This is an optimization exercise on Yosys and OpenROAD, whose aim is small area, a short achievable clock period and few clock cycles per item, not a production implementation. Function was checked by simulation only, so behaviour that the tests miss may differ from the original. Power figures rest on the tool's default switching activity, not on a simulated workload.

// dirty_tracked_field_store_core
module dirty_tracked_field_store_core
(
   input  wire logic                   clock,
   input  wire logic                   reset,
   input  wire logic                   req_tvalid,
   output logic                        req_tready,
   input  wire logic [REQ_TDATA_W-1:0] req_tdata,
   input  wire logic [CMD_W-1:0]       req_tuser,
   output logic                        rsp_tvalid,
   input  wire logic                   rsp_tready,
   output logic [RSP_TDATA_W-1:0]      rsp_tdata,
   output logic [ST_W-1:0]             rsp_tuser,
   output logic                        rsp_tlast,
   input  wire logic                   csr_valid,
   output logic                        csr_ready,
   input  wire logic [0:0]             csr_index,
   input  wire logic [CNT_W-1:0]       csr_data
);
Size: roughly 2,700 flip-flops, roughly 160 I/O pins.
clock: 8.0 ns
lec_check: 0
abc_clock_period_in_ps: 3000
cap_margin: 20
core_margin: 2
core_utilization: 62
cts_cluster_diameter: 60
cts_cluster_size: 30
place_density: 0.72
setup_slack_margin: 4.7
slew_margin: 20
tns_end_percent: 100
run.sh (not shown) runs the stock make flow with config.mk's settings and CLKGATE_MAP_FILE= SYNTH_SCRIPT=/design/flow/synth_recipe.tcl, a recipe that flattens the netlist after the stock synthesis.
Testbench counts at the start, summed over its fixed seeds: cycles 20,626, items 12,000.
Then changed:
--- a/flow/design.v
+++ b/flow/design.v
@@ -276,14 +276,24 @@
          if (a_bad_idx) begin
             a_st = ST_BAD_INDEX;
          end else if (a_bad_lane) begin
             a_st = ST_BAD_LANE;
          end
       end
    end
+   logic [IDX_W-1:0] a_de_idx;
+   always_comb begin
+      a_de_idx = '0;
+      for (int r = 0; r < NR; r++) begin
+         if (q_sel_e_ff[r] || q_sel_o_ff[r]) begin
+            a_de_idx = a_de_idx | {RW'(r), 1'b0};
+         end
+      end
+      a_de_idx[0] = (q_sel_o_ff != '0);
+   end
    logic             b_changed, b_enl, b_mark_old;
    logic [VAL_W-1:0] b_new;
    dtfs_pkg::rsp_type b_res;
    assign b_new  = b_idx_ff[0] ? b_new_o_ff : b_new_e_ff;
    assign b_changed = (b_we_e_ff && (b_new_e_ff != b_old_e_ff)) ||
                       (b_we_o_ff && (b_new_o_ff != b_old_o_ff));
    assign b_enl     = b_changed && in_world && !pending_ff;
@@ -322,15 +332,14 @@
          b_res.delist  = pending_ff && b_drop_ff;
          b_res.pending = 1'b0;
       end
    end
    assign out_valid = b_v_ff && adv;
    assign out_data  = b_res;
    logic [NF-1:0]    w_src, w_one, w_rest, cnt_mask;
-   logic [IDX_W-1:0] w_first;
    logic             w_empty, w_done, w_busy;
    logic             w_many;                 
    logic [NF/2-1:0]  w_any1, w_many1;
    logic [NF/4-1:0]  w_any2, w_many2;
    logic [NF/8-1:0]  w_any3, w_many3;
    logic [NF/16-1:0] w_any4, w_many4;
    logic [NF/32-1:0] w_any5, w_many5;
@@ -381,20 +390,14 @@
    end
    always_comb begin
       w_src   = w_rest_ff;
       w_rest  = w_src & (w_src - 1'b1);
       w_one   = w_src & ~w_rest;
       w_empty = (w_src == '0);
       w_done  = !w_many;
-      w_first = '0;
-      for (int i = 0; i < NF; i++) begin
-         if (w_one[i]) begin
-            w_first = w_first | IDX_W'(i);
-         end
-      end
    end
    logic [NR-1:0]    in_sel_e, in_sel_o;
    logic [CNT_W-1:0] cnt_m1;
    always_comb begin
       for (int r = 0; r < NR; r++) begin
          in_sel_o[r] = (in_idx[IDX_W-1:1] == RW'(r));
       end
@@ -493,25 +496,24 @@
             q_sel_e_ff <= in_sel_e;
             q_fwd_e_ff <= a_we_e && ((q_sel_e_ff & in_sel_e) != '0);
             q_fwd_o_ff <= a_we_o && ((q_sel_o_ff & in_sel_o) != '0);
          end else begin
             q_de_ff   <= !w_empty;
             q_last_ff <= w_done;
             q_cmd_ff  <= w_empty ? CMD_EMPTY : CMD_DUMP;
-            q_idx_ff  <= w_first;
             for (int r = 0; r < NR; r++) begin
                q_sel_e_ff[r] <= w_one[2*r];
                q_sel_o_ff[r] <= w_one[2*r+1];
             end
             q_fwd_e_ff <= 1'b0;
             q_fwd_o_ff <= 1'b0;
             w_rest_ff  <= w_start_ff ? w_all : w_rest;
          end
          b_cmd_ff   <= q_cmd_ff;
-         b_idx_ff   <= q_idx_ff;
+         b_idx_ff   <= q_de_ff ? a_de_idx : q_idx_ff;
          b_ea_ff    <= q_idx_ff[IDX_W-1:1] + RW'(q_idx_ff[0]);
          b_drop_ff  <= q_drop_ff;
          b_de_ff    <= q_de_ff;
          b_last_ff  <= q_last_ff;
          b_st_ff    <= a_st;
          b_new_e_ff <= a_new_e;
          b_new_o_ff <= a_new_o;
Result: Register-to-register slack gets worse by 110 ps. Setup slack gets worse by 110 ps. Clock-buffer cell count came out lower by 3. Power came out lower by 1.2%. Routed wire length hardly moves. Die area came out lower by 0.81%. Synthesized cell count came out lower by 1.1%. Core utilization hardly moves. First-iteration DRC count came out higher by 13%. Combinational power came out lower by 19%. Worst hold slack gets worse by 3.1 ps. Clock skew barely changes. Synthesized area came out lower by 0.82%.
Testbench counts after the change, summed over its fixed seeds: cycles 20,626, items 12,000.

[static timing again, ports no longer ideal]
In the flow no input, the clock included, has a driving cell. The finished layouts below were timed again as built, in two steps. Step 1: set_driving_cell puts a clkbuf_16 on clock and a buf_2 on each other input, an assumption about the parent block. Step 2 times the ports against the registers' clock, not the clock port: input delays grow and output delays shrink by t, the midpoint of the rising clock arrivals with the driver on. Slacks: no drivers / after step 1 / after step 2; pairs: no drivers / after step 1.
run	shift t [ns]	setup WS [ns]	worst hold slack (ns)	worst register clock-pin slew, ns
the first run	0.933	4.607 / 4.607 / 3.877	0.422 / 0.422 / 0.422	0.11 / 0.11
the second run	0.924	4.492 / 4.492 / 3.957	0.419 / 0.419 / 0.419	0.11 / 0.11
After both steps setup and hold are still met in every run listed. The setup slack of the first run, which loses most, moves by 0.000 ns with the drivers and by -0.730 ns with both steps.
Background: an optimization exercise with open tools, aiming at small area and a short achievable clock period. Do not read the settings as production practice. Function was checked by simulation only, so behaviour that the tests miss may differ from the original. The clock port is modelled as an ideal driver; clocking choices that lean on that would not hold on a real chip. Power figures rest on the tool's default switching activity, not on a simulated workload.

### design.v
package ddr2_pkg;
    localparam int unsigned DDR2_DATA_W    = 144;
    localparam int unsigned DDR2_BURST_LEN = 2;
    typedef enum logic [1:0] {
        IDLE,
        WAIT,
        PAD
    } pad_state_t;
endpackage
module ddr2_wr_stager
#(
    parameter int unsigned       DATA_W        = ddr2_pkg::DDR2_DATA_W,
    parameter int unsigned       DEPTH         = 32,
    parameter int unsigned       BURST_LEN     = ddr2_pkg::DDR2_BURST_LEN,
    parameter int unsigned       FLUSH_TIMEOUT = 64,
    parameter logic [DATA_W-1:0] PAD_WORD      = '0
) (
    input  logic                    clk,
    input  logic                    rst,
    input  logic                    in_valid,
    input  logic [DATA_W-1:0]       in_data,
    output logic                    in_ready,
    input  logic                    flush,
    output logic                    wr_req_from_tmto,
    output logic [DATA_W-1:0]       tmto_fifo_q,
    input  logic                    tmto_fifo_rdacked,
    output logic [$clog2(DEPTH):0]  count,
    output logic [15:0]             pad_cnt,
    output logic                    overflow,
    output logic                    underflow
);
    localparam int unsigned      CNT_W  = $clog2(DEPTH) + 1;
    localparam int unsigned      RING_N = DEPTH - 1;
    localparam logic [5:0]       TIMEOUT_LAST = 6'(FLUSH_TIMEOUT - 1);
    logic [CNT_W-1:0]             cnt_r;
    logic [CNT_W-1:0]             cnt_b;
    logic                         rdy_r;      
    logic                         rdy_b;
    logic                         ge2_b;
    logic [15:0]                  pad_b;
    logic                         padp_r;     
    logic                         ge2_r;      
    logic                         empty_r;    
    logic                         full_r;     
    logic                         st_wait;
    logic                         st_pad;
    logic [5:0]                   idle_cnt;
    logic [RING_N-1:0]            wr_oh;
    logic [RING_N-1:0]            rd_oh;
    logic [RING_N-1:0][DATA_W-1:0] ring;
    logic [DATA_W-1:0]            q_r;
    logic c0, c1, c2, c31, c32;
    assign c0  = empty_r;
    logic [CNT_W-1:0] cnt_i;
    logic             rdy_i, ge2_i;
    logic [15:0]      pad_i;
    assign cnt_i = ~cnt_b;
    assign rdy_i = !rdy_b;
    assign ge2_i = !ge2_b;
    assign pad_i = ~pad_b;
    assign c1  = (cnt_i == CNT_W'(1));
    assign c2  = (cnt_i == CNT_W'(2));
    assign c31 = (cnt_i == CNT_W'(DEPTH-1));
    assign c32 = full_r;
    logic prod_push, push, pop, inc, dec, res_n;
    assign prod_push = in_valid && rdy_i;
    assign push      = prod_push || padp_r;
    assign pop       = tmto_fifo_rdacked && !c0;
    assign inc       = push && !pop;
    assign dec       = pop && !push;
    assign res_n     = cnt_i[0] ^ push ^ pop;    
    logic [DATA_W-1:0] wdata;
    assign wdata = padp_r ? PAD_WORD : in_data;
    logic timeout, wait_n, pad_n;
    assign timeout = !prod_push && (idle_cnt == TIMEOUT_LAST);
    assign wait_n  = res_n && ((!st_wait && !st_pad) || (st_wait && !flush && !timeout));
    assign pad_n   = res_n && (st_pad || (st_wait && (flush || timeout)));
    logic [CNT_W-1:0] cnt_n;
    assign cnt_n = inc ? cnt_i + 1'b1 : (dec ? cnt_i - 1'b1 : cnt_i);
    logic [15:0] padc_n;
    assign padc_n = (padp_r && (pad_i != '1)) ? pad_i + 1'b1 : pad_i;
    logic full_n, ge2_n, empty_n;
    assign empty_n = inc ? 1'b0 : (dec ? c1 : c0);
    assign full_n = inc ? c31 : (dec ? 1'b0 : c32);
    assign ge2_n  = inc ? (ge2_i || c1) : (dec ? (ge2_i && !c2) : ge2_i);
    always_ff @(posedge clk) begin
        if (rst) begin
            cnt_r    <= '0;
            cnt_b    <= '1;
            rdy_r    <= 1'b1;
            rdy_b    <= 1'b0;
            ge2_b    <= 1'b1;
            padp_r   <= 1'b0;
            ge2_r    <= 1'b0;
            empty_r  <= 1'b1;
            full_r   <= 1'b0;
            st_wait  <= 1'b0;
            st_pad   <= 1'b0;
            idle_cnt <= '0;
        end else begin
            cnt_r    <= cnt_n;
            cnt_b    <= ~cnt_n;
            rdy_r    <= !full_n && !pad_n;
            rdy_b    <= !(!full_n && !pad_n);
            ge2_b    <= !ge2_n;
            padp_r   <= pad_n && !full_n;
            ge2_r    <= ge2_n;
            empty_r  <= empty_n;
            full_r   <= full_n;
            st_wait  <= wait_n;
            st_pad   <= pad_n;
            if (st_wait && wait_n && !prod_push) idle_cnt <= idle_cnt + 1'b1;
            else idle_cnt <= '0;
        end
    end
    logic wr_adv, rd_adv;
    assign wr_adv = push && (ge2_i || (c1 && !pop));
    assign rd_adv = pop && ge2_i;
    logic [RING_N-1:0] wr_oh_n;
    logic [RING_N-1:0] we_r;       
    assign wr_oh_n = wr_adv ? {wr_oh[RING_N-2:0], wr_oh[RING_N-1]} : wr_oh;
    always_ff @(posedge clk) begin
        if (rst) begin
            wr_oh <= RING_N'(1);
            rd_oh <= RING_N'(1);
            we_r  <= RING_N'(1);
        end else begin
            wr_oh <= wr_oh_n;
            if (rd_adv) rd_oh <= {rd_oh[RING_N-2:0], rd_oh[RING_N-1]};
            we_r  <= wr_oh_n & {RING_N{!full_n}};
        end
    end
    for (genvar i = 0; i < RING_N; i++) begin : g_ring
        always_ff @(posedge clk) begin
            if (we_r[i]) ring[i] <= wdata;
        end
    end
    logic [DATA_W-1:0] ring_rd;
    always_comb begin
        ring_rd = '0;
        for (int i = 0; i < RING_N; i++) begin
            ring_rd = ring_rd | (ring[i] & {DATA_W{rd_oh[i]}});
        end
    end
    logic              q_ld;
    logic [DATA_W-1:0] q_d;
    logic [DATA_W-1:0] q_n;
    assign q_ld = tmto_fifo_rdacked || c0;
    assign q_d  = ge2_i ? ring_rd : wdata;
    always_ff @(posedge clk) begin
        if (q_ld) q_n <= ~q_d;
        q_r <= q_ld ? q_d : ~q_n;
    end
    always_ff @(posedge clk) begin
        if (rst) begin
            overflow  <= 1'b0;
            underflow <= 1'b0;
            pad_cnt   <= '0;
            pad_b     <= '1;
        end else begin
            if (in_valid && c32) overflow <= 1'b1;
            if (tmto_fifo_rdacked && c0) underflow <= 1'b1;
            pad_cnt   <= padc_n;
            pad_b     <= ~padc_n;
        end
    end
    assign in_ready         = rdy_r;
    assign wr_req_from_tmto = ge2_r;
    assign tmto_fifo_q      = q_r;
    assign count            = cnt_r;
endmodule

*****

HOW TO COMPLETE THIS TASK:
Within the listing above, locate the line containing "ring_rd : wdata;" and the line containing "if (in_valid &&". Reproduce those two lines and all lines between them exactly, with nothing added.

SOLUTION BELOW:
    assign q_d  = ge2_i ? ring_rd : wdata;
    always_ff @(posedge clk) begin
        if (q_ld) q_n <= ~q_d;
        q_r <= q_ld ? q_d : ~q_n;
    end
    always_ff @(posedge clk) begin
        if (rst) begin
            overflow  <= 1'b0;
            underflow <= 1'b0;
            pad_cnt   <= '0;
            pad_b     <= '1;
        end else begin
            if (in_valid && c32) overflow <= 1'b1;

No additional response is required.